Imaging With CCD Camera
The full image of fluorescent signals being emitted from a 36×12 inch membrane upon appropriate illumination can be acquired within about 1.5 minutes with a CCD camera operating in TDI mode. Fluorescent images are acquired by a CL-E1-2048-S CCD camera (DALSA Inc., Waterloo, Ontario, Canada) equipped with a 2048×96 pixel IL-EI-2048 TDI array (DALSA). The camera housing is mated to a custom fabricated peltier cooling system, which cools the camera to 0° C. during scanning operations. The analog output of the CCD camera is digitized and written to disk using an AT-MIO-16F-5 Multifunctional I/O board, which is mounted in a 486 PC-AT computer. Intermediate to the CCD camera and the I/O board is a custom designed interface board, which provides compatibility between the camera and the I/O board. Also, the I/O board can generate a trigger signal that's used to shift CCD pixel rows for TDI scanning. A f/1.4 50-mm focal-length Nikon photographic lens is mounted on the camera, and fluorescing membranes are imaged at an approximate distance of 29.5 inches from the lens for 150 dots per inch (dpi) resolution or at about 17 inches for 300 dpi resolution. When generating an image, the membrane mounted to the rotating inner cylinder of the hybridization device is moved across the camera's field of view.

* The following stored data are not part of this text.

Context: an optimization exercise on an open-source flow, tuned for small area, a short achievable clock period and few clock cycles per item. The choices shown serve that exercise and are no tape-out recipe.
Only simulation tests tie the RTL to the original design; equivalence was not proved.

the reference run:
==> flow/design.v (excerpt) <==
module ncq_dither #(
    parameter MAXW = 32
) (
    input  wire        clk,
    input  wire        rst,           
    input  wire        start,
    output wire        busy,
    input  wire [1:0]  kind,          
    input  wire [7:0]  strength,      
    input  wire        has_t,         
    input  wire [15:0] img_w,
    input  wire [15:0] img_h,
    input  wire [31:0] nseed,
    input  wire        in_valid,
    output wire        in_ready,
    input  wire [31:0] in_pixel,
    output wire        out_valid,
    input  wire        out_ready,
    output wire [31:0] out_pixel,
    output wire [14:0] lut_addr,
    input  wire [7:0]  lut_data,
    output wire [7:0]  pal_addr,
    input  wire [31:0] pal_data
);
    localparam [2:0] PH_WAIT = 3'd3;
    localparam RD = 26;                   
    function [31:0] xs32;
        input [31:0] t;
        reg [31:0] a;
        begin
            a = t ^ (t << 13);
            a = a ^ (a >> 17);
            xs32 = a ^ (a << 5);
        end
    endfunction
    function [3:0] sdig;
        input [1:0] a;
        input [1:0] b;
        reg [2:0] dd;
  ...
Size: about 9000 cells after synthesis, ~2100 flip-flops, about 210 I/O pins.
clock: 21.0 ns
lec_check: 0
cap_margin: 20
core_margin: 2
core_utilization: 55
cts_cluster_diameter: 80
cts_cluster_size: 25
place_density: 0.7
slew_margin: 20
standard.sh (not shown) runs the stock make flow with config.mk's settings and CLKGATE_MAP_FILE= SYNTH_SCRIPT=/design/flow/synth_recipe.tcl, a recipe that flattens the netlist after the stock synthesis.
==> flow/flow/run.sh <==
#!/bin/bash
set -euo pipefail

MARGIN=12.5

# standard synthesis, unchanged
bash standard.sh synth > synth.log 2>&1

# the rest of the standard layout, with the setup margin
sed 's|"${@:-finish}"|SETUP_SLACK_MARGIN='"$MARGIN"' BUFFER_PORTS_ARGS="-buffer_cell sky130_fd_sc_hd__buf_1" "${@:-finish}"|' standard.sh > standard_margin.sh
grep -q "SETUP_SLACK_MARGIN=$MARGIN" standard_margin.sh
bash standard_margin.sh > layout.log 2>&1
Testbench counts of the reference run, summed over its fixed seeds: cycles 20,528, pixels 8,192.
## Diff of input files: the trial run against the reference run
# the reference run
export LEC_CHECK = 0
export CAP_MARGIN = 20
export CORE_MARGIN = 2
export CORE_UTILIZATION = 55
export CTS_CLUSTER_DIAMETER = 80
export CTS_CLUSTER_SIZE = 25
export PLACE_DENSITY = 0.7
export SLEW_MARGIN = 20
create_clock -name core_clock -period 21.0 [get_ports {clk}]
# the trial run
export LEC_CHECK = 0
export CAP_MARGIN = 20
export CORE_MARGIN = 2
export CORE_UTILIZATION = 55
export CTS_CLUSTER_DIAMETER = 60
export CTS_CLUSTER_SIZE = 20
export PLACE_DENSITY = 0.7
export SLEW_MARGIN = 20
create_clock -name core_clock -period 21.0 [get_ports {clk}]
[summary]
Each of the runs, namely the trial run and the reference run, reached the end of the flow and came out clean.
Antenna diode count: the trial run vs the reference run up 5
Flip-flop and latch count delta (the trial run -> the reference run): insignificant
Across both runs, clock skew was lower for the trial run than for the reference run.
Compared the trial run vs the reference run, and core utilization is up in the trial run.
Cell area went up slightly going from the reference run to the trial run.

* * *

Setup of pepper:
Starting RTL as in the previous note.
export LEC_CHECK = 0
export CAP_MARGIN = 20
export CORE_MARGIN = 2
export CORE_UTILIZATION = 55
export CTS_CLUSTER_DIAMETER = 100
export CTS_CLUSTER_SIZE = 30
export PLACE_DENSITY = 0.7
export SLEW_MARGIN = 20
create_clock -name core_clock -period 21.0 [get_ports {clk}]
==> flow/flow/run.sh <==
#!/bin/bash
set -euo pipefail

MARGIN=12.5

# standard synthesis, unchanged
bash standard.sh synth > synth.log 2>&1

# the rest of the standard layout, with the setup margin
sed 's|"${@:-finish}"|SETUP_SLACK_MARGIN='"$MARGIN"' "${@:-finish}"|' standard.sh > standard_margin.sh
grep -q "SETUP_SLACK_MARGIN=$MARGIN" standard_margin.sh
bash standard_margin.sh > layout.log 2>&1
Testbench counts of pepper, summed over its fixed seeds: cycles 20,528, pixels 8,192.
> inputs changed (pepper -> quartz)
- swapping 55 for 40 in CORE_UTILIZATION
- swapping 0.7 for 0.6 in PLACE_DENSITY
- clearing CTS_CLUSTER_DIAMETER, which used to be 100
- clearing CTS_CLUSTER_SIZE, which used to be 30
==> comparison <==
For the cell area reported after detailed placement, quartz came in 1.1% higher than pepper did. Final cell area: quartz above pepper. Compared with pepper, quartz degrades via count. Re clock period minus worst slack: quartz is 0.011 ns up on pepper.

static timing again, ports no longer ideal:
The flow's constraints put no driver on any port. The routed layouts listed below were extracted and timed again, unchanged, in two steps.
Step 1: set_driving_cell puts a clkbuf_16 on clk and a buf_2 on each other input, an assumption about the parent block.
Step 2 moves the port delays by t, midway between the first and last clock arrival at a register: inputs arrive t later, outputs are due t later. That takes back most of the time a late clock gives input paths.
Slacks: ideal ports / drivers / drivers and shift; pairs: ideal ports / drivers.
run	shift t [ns]	setup WS [ns]	worst setup path after step 2
the reference run	0.881	12.163 / 12.111 / 11.497	input to register
the trial run	0.899	12.169 / 12.106 / 11.491	input to register
pepper	0.885	12.188 / 12.108 / 11.532	input to register
quartz	0.935	12.176 / 12.114 / 11.484	input to register
After both steps every run listed still meets setup and hold. The setup slack of quartz, which loses most, moves by -0.062 ns with the drivers and by -0.692 ns with both steps.
Source: an optimization exercise on an open RTL-to-GDS flow (aim: small area, a short achievable clock period and few clock cycles). Production flows keep margins and buffers that such runs may drop. RTL that was checked went through simulation tests only; none was proved equivalent to the original. No functional check of the RTL was part of runs 1 and 2. Power and IR drop assume default switching activity.

`design/flow/design.v`:
```
module prf_crc_mul32 (
    input  wire [31:0] u,
    output wire [31:0] y
);
    assign y[0] = u[0] ^ u[6] ^ u[9] ^ u[10] ^ u[12] ^ u[16] ^ u[24] ^ u[25] ^ u[26] ^ u[28] ^ u[29] ^ u[30] ^ u[31];
    assign y[1] = u[0] ^ u[1] ^ u[6] ^ u[7] ^ u[9] ^ u[11] ^ u[12] ^ u[13] ^ u[16] ^ u[17] ^ u[24] ^ u[27] ^ u[28];
    assign y[2] = u[0] ^ u[1] ^ u[2] ^ u[6] ^ u[7] ^ u[8] ^ u[9] ^ u[13] ^ u[14] ^ u[16] ^ u[17] ^ u[18] ^ u[24] ^ u[26] ^ u[30] ^ u[31];
    assign y[3] = u[1] ^ u[2] ^ u[3] ^ u[7] ^ u[8] ^ u[9] ^ u[10] ^ u[14] ^ u[15] ^ u[17] ^ u[18] ^ u[19] ^ u[25] ^ u[27] ^ u[31];
    assign y[4] = u[0] ^ u[2] ^ u[3] ^ u[4] ^ u[6] ^ u[8] ^ u[11] ^ u[12] ^ u[15] ^ u[18] ^ u[19] ^ u[20] ^ u[24] ^ u[25] ^ u[29] ^ u[30] ^ u[31];
    assign y[5] = u[0] ^ u[1] ^ u[3] ^ u[4] ^ u[5] ^ u[6] ^ u[7] ^ u[10] ^ u[13] ^ u[19] ^ u[20] ^ u[21] ^ u[24] ^ u[28] ^ u[29];
    assign y[6] = u[1] ^ u[2] ^ u[4] ^ u[5] ^ u[6] ^ u[7] ^ u[8] ^ u[11] ^ u[14] ^ u[20] ^ u[21] ^ u[22] ^ u[25] ^ u[29] ^ u[30];
    assign y[7] = u[0] ^ u[2] ^ u[3] ^ u[5] ^ u[7] ^ u[8] ^ u[10] ^ u[15] ^ u[16] ^ u[21] ^ u[22] ^ u[23] ^ u[24] ^ u[25] ^ u[28] ^ u[29];
    assign y[8] = u[0] ^ u[1] ^ u[3] ^ u[4] ^ u[8] ^ u[10] ^ u[11] ^ u[12] ^ u[17] ^ u[22] ^ u[23] ^ u[28] ^ u[31];
    assign y[9] = u[1] ^ u[2] ^ u[4] ^ u[5] ^ u[9] ^ u[11] ^ u[12] ^ u[13] ^ u[18] ^ u[23] ^ u[24] ^ u[29];
    assign y[10] = u[0] ^ u[2] ^ u[3] ^ u[5] ^ u[9] ^ u[13] ^ u[14] ^ u[16] ^ u[19] ^ u[26] ^ u[28] ^ u[29] ^ u[31];
    assign y[11] = u[0] ^ u[1] ^ u[3] ^ u[4] ^ u[9] ^ u[12] ^ u[14] ^ u[15] ^ u[16] ^ u[17] ^ u[20] ^ u[24] ^ u[25] ^ u[26] ^ u[27] ^ u[28] ^ u[31];
    assign y[12] = u[0] ^ u[1] ^ u[2] ^ u[4] ^ u[5] ^ u[6] ^ u[9] ^ u[12] ^ u[13] ^ u[15] ^ u[17] ^ u[18] ^ u[21] ^ u[24] ^ u[27] ^ u[30] ^ u[31];
    assign y[13] = u[1] ^ u[2] ^ u[3] ^ u[5] ^ u[6] ^ u[7] ^ u[10] ^ u[13] ^ u[14] ^ u[16] ^ u[18] ^ u[19] ^ u[22] ^ u[25] ^ u[28] ^ u[31];
    assign y[14] = u[2] ^ u[3] ^ u[4] ^ u[6] ^ u[7] ^ u[8] ^ u[11] ^ u[14] ^ u[15] ^ u[17] ^ u[19] ^ u[20] ^ u[23] ^ u[26] ^ u[29];
    assign y[15] = u[3] ^ u[4] ^ u[5] ^ u[7] ^ u[8] ^ u[9] ^ u[12] ^ u[15] ^ u[16] ^ u[18] ^ u[20] ^ u[21] ^ u[24] ^ u[27] ^ u[30];
    assign y[16] = u[0] ^ u[4] ^ u[5] ^ u[8] ^ u[12] ^ u[13] ^ u[17] ^ u[19] ^ u[21] ^ u[22] ^ u[24] ^ u[26] ^ u[29] ^ u[30];
    assign y[17] = u[1] ^ u[5] ^ u[6] ^ u[9] ^ u[13] ^ u[14] ^ u[18] ^ u[20] ^ u[22] ^ u[23] ^ u[25] ^ u[27] ^ u[30] ^ u[31];
    assign y[18] = u[2] ^ u[6] ^ u[7] ^ u[10] ^ u[14] ^ u[15] ^ u[19] ^ u[21] ^ u[23] ^ u[24] ^ u[26] ^ u[28] ^ u[31];
    assign y[19] = u[3] ^ u[7] ^ u[8] ^ u[11] ^ u[15] ^ u[16] ^ u[20] ^ u[22] ^ u[24] ^ u[25] ^ u[27] ^ u[29];
    assign y[20] = u[4] ^ u[8] ^ u[9] ^ u[12] ^ u[16] ^ u[17] ^ u[21] ^ u[23] ^ u[25] ^ u[26] ^ u[28] ^ u[30];
    assign y[21] = u[5] ^ u[9] ^ u[10] ^ u[13] ^ u[17] ^ u[18] ^ u[22] ^ u[24] ^ u[26] ^ u[27] ^ u[29] ^ u[31];
    assign y[22] = u[0] ^ u[9] ^ u[11] ^ u[12] ^ u[14] ^ u[16] ^ u[18] ^ u[19] ^ u[23] ^ u[24] ^ u[26] ^ u[27] ^ u[29] ^ u[31];
    assign y[23] = u[0] ^ u[1] ^ u[6] ^ u[9] ^ u[13] ^ u[15] ^ u[16] ^ u[17] ^ u[19] ^ u[20] ^ u[26] ^ u[27] ^ u[29] ^ u[31];
    assign y[24] = u[1] ^ u[2] ^ u[7] ^ u[10] ^ u[14] ^ u[16] ^ u[17] ^ u[18] ^ u[20] ^ u[21] ^ u[27] ^ u[28] ^ u[30];
    assign y[25] = u[2] ^ u[3] ^ u[8] ^ u[11] ^ u[15] ^ u[17] ^ u[18] ^ u[19] ^ u[21] ^ u[22] ^ u[28] ^ u[29] ^ u[31];
    assign y[26] = u[0] ^ u[3] ^ u[4] ^ u[6] ^ u[10] ^ u[18] ^ u[19] ^ u[20] ^ u[22] ^ u[23] ^ u[24] ^ u[25] ^ u[26] ^ u[28] ^ u[31];
    assign y[27] = u[1] ^ u[4] ^ u[5] ^ u[7] ^ u[11] ^ u[19] ^ u[20] ^ u[21] ^ u[23] ^ u[24] ^ u[25] ^ u[26] ^ u[27] ^ u[29];
    assign y[28] = u[2] ^ u[5] ^ u[6] ^ u[8] ^ u[12] ^ u[20] ^ u[21] ^ u[22] ^ u[24] ^ u[25] ^ u[26] ^ u[27] ^ u[28] ^ u[30];
    assign y[29] = u[3] ^ u[6] ^ u[7] ^ u[9] ^ u[13] ^ u[21] ^ u[22] ^ u[23] ^ u[25] ^ u[26] ^ u[27] ^ u[28] ^ u[29] ^ u[31];
    assign y[30] = u[4] ^ u[7] ^ u[8] ^ u[10] ^ u[14] ^ u[22] ^ u[23] ^ u[24] ^ u[26] ^ u[27] ^ u[28] ^ u[29] ^ u[30];
    assign y[31] = u[5] ^ u[8] ^ u[9] ^ u[11] ^ u[15] ^ u[23] ^ u[24] ^ u[25] ^ u[27] ^ u[28] ^ u[29] ^ u[30] ^ u[31];
endmodule
module prf_frame_codec (
    input  wire        clk,
    input  wire        rst,
    input  wire        in_valid,
    output wire        in_ready,
    input  wire [1:0]  in_op,
    input  wire [4:0]  in_kind,
    input  wire [31:0] in_data,
    input  wire [2:0]  in_nbytes,
    input  wire        in_last,
    output reg         rsp_valid,
    input  wire        rsp_ready,
    output reg  [1:0]  rsp_status,
    output wire [31:0] rsp_crc,
    output wire [31:0] rsp_rcv,
    output wire [15:0] rsp_expected,
    output wire [15:0] rsp_actual
);
    localparam [1:0] OP_CRC32  = 2'd1;
    localparam [1:0] OP_DECODE = 2'd3;
    localparam [1:0] ST_OK       = 2'd0;
    localparam [1:0] ST_SIZE     = 2'd1;
    localparam [1:0] ST_CHECKSUM = 2'd2;
    reg        sk_v;
    reg [31:0] sk_data;
    reg [2:0]  sk_nb;
    reg        sk_last;
    reg [1:0]  sk_op;
    reg [4:0]  sk_kind;
    reg in_rdy;             
    assign in_ready = in_rdy;
    wire take = in_valid && in_rdy;
    wire [31:0] s_data = sk_v ? sk_data : in_data;
    wire [2:0]  s_nb   = sk_v ? sk_nb   : in_nbytes;
    wire        s_last = sk_v ? sk_last : in_last;
    wire [1:0]  s_op   = sk_v ? sk_op   : in_op;
    wire [4:0]  s_kind = sk_v ? sk_kind : in_kind;
    reg        q_v;
    reg [31:0] q_data;
    reg [2:0]  q_nb;
    reg        q_last;
    reg        q_first;
    reg [4:0]  q_k;         
    reg [4:0]  q_kc;        
    reg [4:0]  q_kf;        
    reg        first_n;     
    reg [3:0]  left;        
    reg        tx_chk;      
    reg        tx_dec;      
    reg [4:0]  tx_exp;      
    reg [4:0] s_size;
    reg [4:0] s_bsz;
    reg [4:0] s_k0;
    reg [3:0] s_rest;
    always @(*) begin
        case (s_kind)
            5'd0:  begin s_size = 5'd12; s_bsz = 5'd8; s_k0 = 5'b10000; s_rest = 4'd4; end
            5'd1:  begin s_size = 5'd11; s_bsz = 5'd7; s_k0 = 5'b10000; s_rest = 4'd3; end
            5'd2:  begin s_size = 5'd14; s_bsz = 5'd10; s_k0 = 5'b10000; s_rest = 4'd6; end
            5'd3:  begin s_size = 5'd13; s_bsz = 5'd9; s_k0 = 5'b10000; s_rest = 4'd5; end
            5'd4:  begin s_size = 5'd11; s_bsz = 5'd7; s_k0 = 5'b10000; s_rest = 4'd3; end
            5'd5:  begin s_size = 5'd10; s_bsz = 5'd6; s_k0 = 5'b10000; s_rest = 4'd2; end
            5'd6:  begin s_size = 5'd10; s_bsz = 5'd6; s_k0 = 5'b10000; s_rest = 4'd2; end
            5'd7:  begin s_size = 5'd9; s_bsz = 5'd5;  s_k0 = 5'b10000; s_rest = 4'd1; end
            5'd8:  begin s_size = 5'd8; s_bsz = 5'd4;  s_k0 = 5'b10000; s_rest = 4'd0; end
            5'd9:  begin s_size = 5'd6; s_bsz = 5'd2;  s_k0 = 5'b00100; s_rest = 4'd0; end
            5'd10: begin s_size = 5'd6; s_bsz = 5'd2;  s_k0 = 5'b00100; s_rest = 4'd0; end
            5'd11: begin s_size = 5'd7; s_bsz = 5'd3;  s_k0 = 5'b01000; s_rest = 4'd0; end
            5'd12: begin s_size = 5'd12; s_bsz = 5'd8; s_k0 = 5'b10000; s_rest = 4'd4; end
            5'd13: begin s_size = 5'd8; s_bsz = 5'd4;  s_k0 = 5'b10000; s_rest = 4'd0; end
            5'd14: begin s_size = 5'd5; s_bsz = 5'd1;  s_k0 = 5'b00010; s_rest = 4'd0; end
            5'd15: begin s_size = 5'd8; s_bsz = 5'd4;  s_k0 = 5'b10000; s_rest = 4'd0; end
            5'd16: begin s_size = 5'd5; s_bsz = 5'd1;  s_k0 = 5'b00010; s_rest = 4'd0; end
            5'd17: begin s_size = 5'd16; s_bsz = 5'd12; s_k0 = 5'b10000; s_rest = 4'd8; end
            5'd18: begin s_size = 5'd8; s_bsz = 5'd4;  s_k0 = 5'b10000; s_rest = 4'd0; end
            default: begin s_size = 5'd4; s_bsz = 5'd0; s_k0 = 5'b00001; s_rest = 4'd0; end
        endcase
    end
    wire [4:0] s_nb1h = {s_nb == 3'd4, s_nb == 3'd3, s_nb == 3'd2, s_nb == 3'd1, s_nb == 3'd0};
    wire       left_ge4 = left[3] || left[2];
    wire [4:0] left1h  = {left_ge4, !left_ge4 && left[1:0] == 2'd3, !left_ge4 && left[1:0] == 2'd2,
                          !left_ge4 && left[1:0] == 2'd1, !left_ge4 && left[1:0] == 2'd0};
    wire [4:0] s_k = first_n ? ((s_op == OP_DECODE) ? s_k0 : s_nb1h)
                             : (tx_dec ? left1h : s_nb1h);
    wire [3:0] s_left = first_n ? s_rest : (left_ge4 ? left - 4'd4 : 4'd0);
    reg [31:0] crc;
    reg [31:0] rcv;
    reg [15:0] count;
    wire proc = q_v && (!rsp_valid || rsp_ready);
    wire move = !q_v || proc;      
    wire [31:0] bd = {q_data[7:0], q_data[15:8], q_data[23:16], q_data[31:24]};
    wire [31:0] ud = ({32{q_k[4]}} & bd)
                   | ({32{q_k[3]}} & {8'd0,  bd[31:8]})
                   | ({32{q_k[2]}} & {16'd0, bd[31:16]})
                   | ({32{q_k[1]}} & {24'd0, bd[31:24]});
    wire [31:0] uc = ({32{q_kc[4]}} & crc)
                   | ({32{q_kc[3]}} & {8'd0,  crc[31:8]})
                   | ({32{q_kc[2]}} & {16'd0, crc[31:16]})
                   | ({32{q_kc[1]}} & {24'd0, crc[31:24]});
    wire [31:0] u  = uc ^ ud;
    wire [31:0] sh = ({32{q_kc[3]}} & {crc[7:0],  24'd0})
                   | ({32{q_kc[2]}} & {crc[15:0], 16'd0})
                   | ({32{q_kc[1]}} & {crc[23:0], 8'd0})
                   | ({32{q_kc[0]}} & crc)
                   | ({32{q_kf[0]}} & 32'hFFFFFFFF)
                   | ({32{q_kf[1]}} & 32'h4E08BFB4)
                   | ({32{q_kf[2]}} & 32'h00B7647D)
                   | ({32{q_kf[3]}} & 32'hB7647D00)
                   | ({32{q_kf[4]}} & 32'hC704DD7B);
    wire [31:0] m;
    prf_crc_mul32 u_mul (.u(u), .y(m));
    wire [31:0] crc_next = sh ^ m;
    reg [31:0] rcv_next;
    always @(*) begin
        case (q_nb)
            3'd1:    rcv_next = {q_data[7:0],  rcv[31:8]};
            3'd2:    rcv_next = {q_data[15:0], rcv[31:16]};
            3'd3:    rcv_next = {q_data[23:0], rcv[31:24]};
            3'd0:    rcv_next = rcv;
            default: rcv_next = q_data;
        endcase
    end
    wire [13:0] count_hi   = q_first ? 14'd0 : count[15:2];
    wire [15:0] count_next = {count_hi + {13'd0, q_nb[2]}, q_nb[1:0]};
    wire        size_bad   = tx_chk && (count_next != {11'd0, tx_exp});
    wire        sum_bad    = tx_dec && (crc != rcv_next);
    assign rsp_crc      = crc;
    assign rsp_rcv      = rcv;
    assign rsp_actual   = count;
    assign rsp_expected = {11'd0, rcv[4:0]};
    always @(posedge clk) begin
        if (rst) begin
            sk_v      <= 1'b0;
            in_rdy    <= 1'b1;
            q_v       <= 1'b0;
            first_n   <= 1'b1;
            rsp_valid <= 1'b0;
        end else begin
            if (move) begin
                sk_v   <= 1'b0;
                in_rdy <= 1'b1;
            end else if (take) begin
                sk_v   <= 1'b1;
                in_rdy <= 1'b0;
            end
            if (move)
                q_v <= sk_v || take;
            if (move && (sk_v || take))
                first_n <= s_last;
            if (proc)
                rsp_valid <= q_last;
            else if (rsp_ready)
                rsp_valid <= 1'b0;
        end
    end
    always @(posedge clk) begin
        if (in_rdy) begin
            sk_data <= in_data;
            sk_nb   <= in_nbytes;
            sk_last <= in_last;
            sk_op   <= in_op;
            sk_kind <= in_kind;
        end
        if (move && (sk_v || take)) begin
            q_data  <= s_data;
            q_nb    <= s_nb;
            q_last  <= s_last;
            q_first <= first_n;
            q_k     <= s_k;
            q_kc    <= first_n ? 5'd0 : s_k;
            q_kf    <= first_n ? s_k : 5'd0;
            left    <= s_left;
            if (first_n) begin
                tx_chk <= (s_op != OP_CRC32);
                tx_dec <= (s_op == OP_DECODE);
                tx_exp <= (s_op == OP_DECODE) ? s_size : s_bsz;
            end
        end
        if (proc) begin
            crc   <= crc_next;
            rcv   <= rcv_next;
            count <= count_next;
            if (q_last) begin
                if (size_bad)
                    rcv[4:0] <= tx_exp;
                rsp_status <= size_bad ? ST_SIZE : (sum_bad ? ST_CHECKSUM : ST_OK);
            end
        end
    end
endmodule
```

An area CCD array is composed of two major functional components, a parallel register consisting of a two-dimensional array of light-sensitive CCD elements, and a single-line linear output register, positioned along one side of the parallel register and connected to an on-chip amplifier. Photons striking the CCD surface generate photoelectrons, which are trapped in the CCD element nearest to the location of photon incidence. After the array has been exposed to light, readout of the photo generated charge is performed by simultaneously shifting charge packets of all lines in parallel toward the output register. Having arrived in the output register, the charge packets are shifted one by one in the perpendicular direction toward the on-chip amplifier and subsequent analog to digital conversion.
When a CCD snapshot is acquired, all photo generated charge packets are read out in an uninterrupted series of parallel transfers followed by serial transfers and digitization after the shutter has closed. No charge transfer takes place during exposure. In TDI mode, in contrast, the parallel shifting of the charge toward the output register is under the control of an external trigger, the TDI trigger. The parallel transfer is delayed until the arrival of a pulse on the time delay trigger line. The controlled transfer of charge is used while the photoactive area is exposed to light and the accumulation of photo generated charge takes place. A line in the resulting TDI image represents light from a line in the object plane that's scanned across the field of view of the camera. This is made possible by synchronizing the image scan speed and the trigger signal, which controls the pixel migration speed. The major advantage of using the TDI mode (also true for line scan mode) is that the number of scan lines is not limited to the number of lines of the parallel register as in standard full-frame operation. The limitations on the length of the TDI scan are determined by the maximum size of the digital storage space, which can be a computer hard disk. A further advantage of TDI mode is its ability to average differences in CCD pixels. Each element of an image is the result of the incremental charge accumulations in the TDI pixels when the image element coincided therewith.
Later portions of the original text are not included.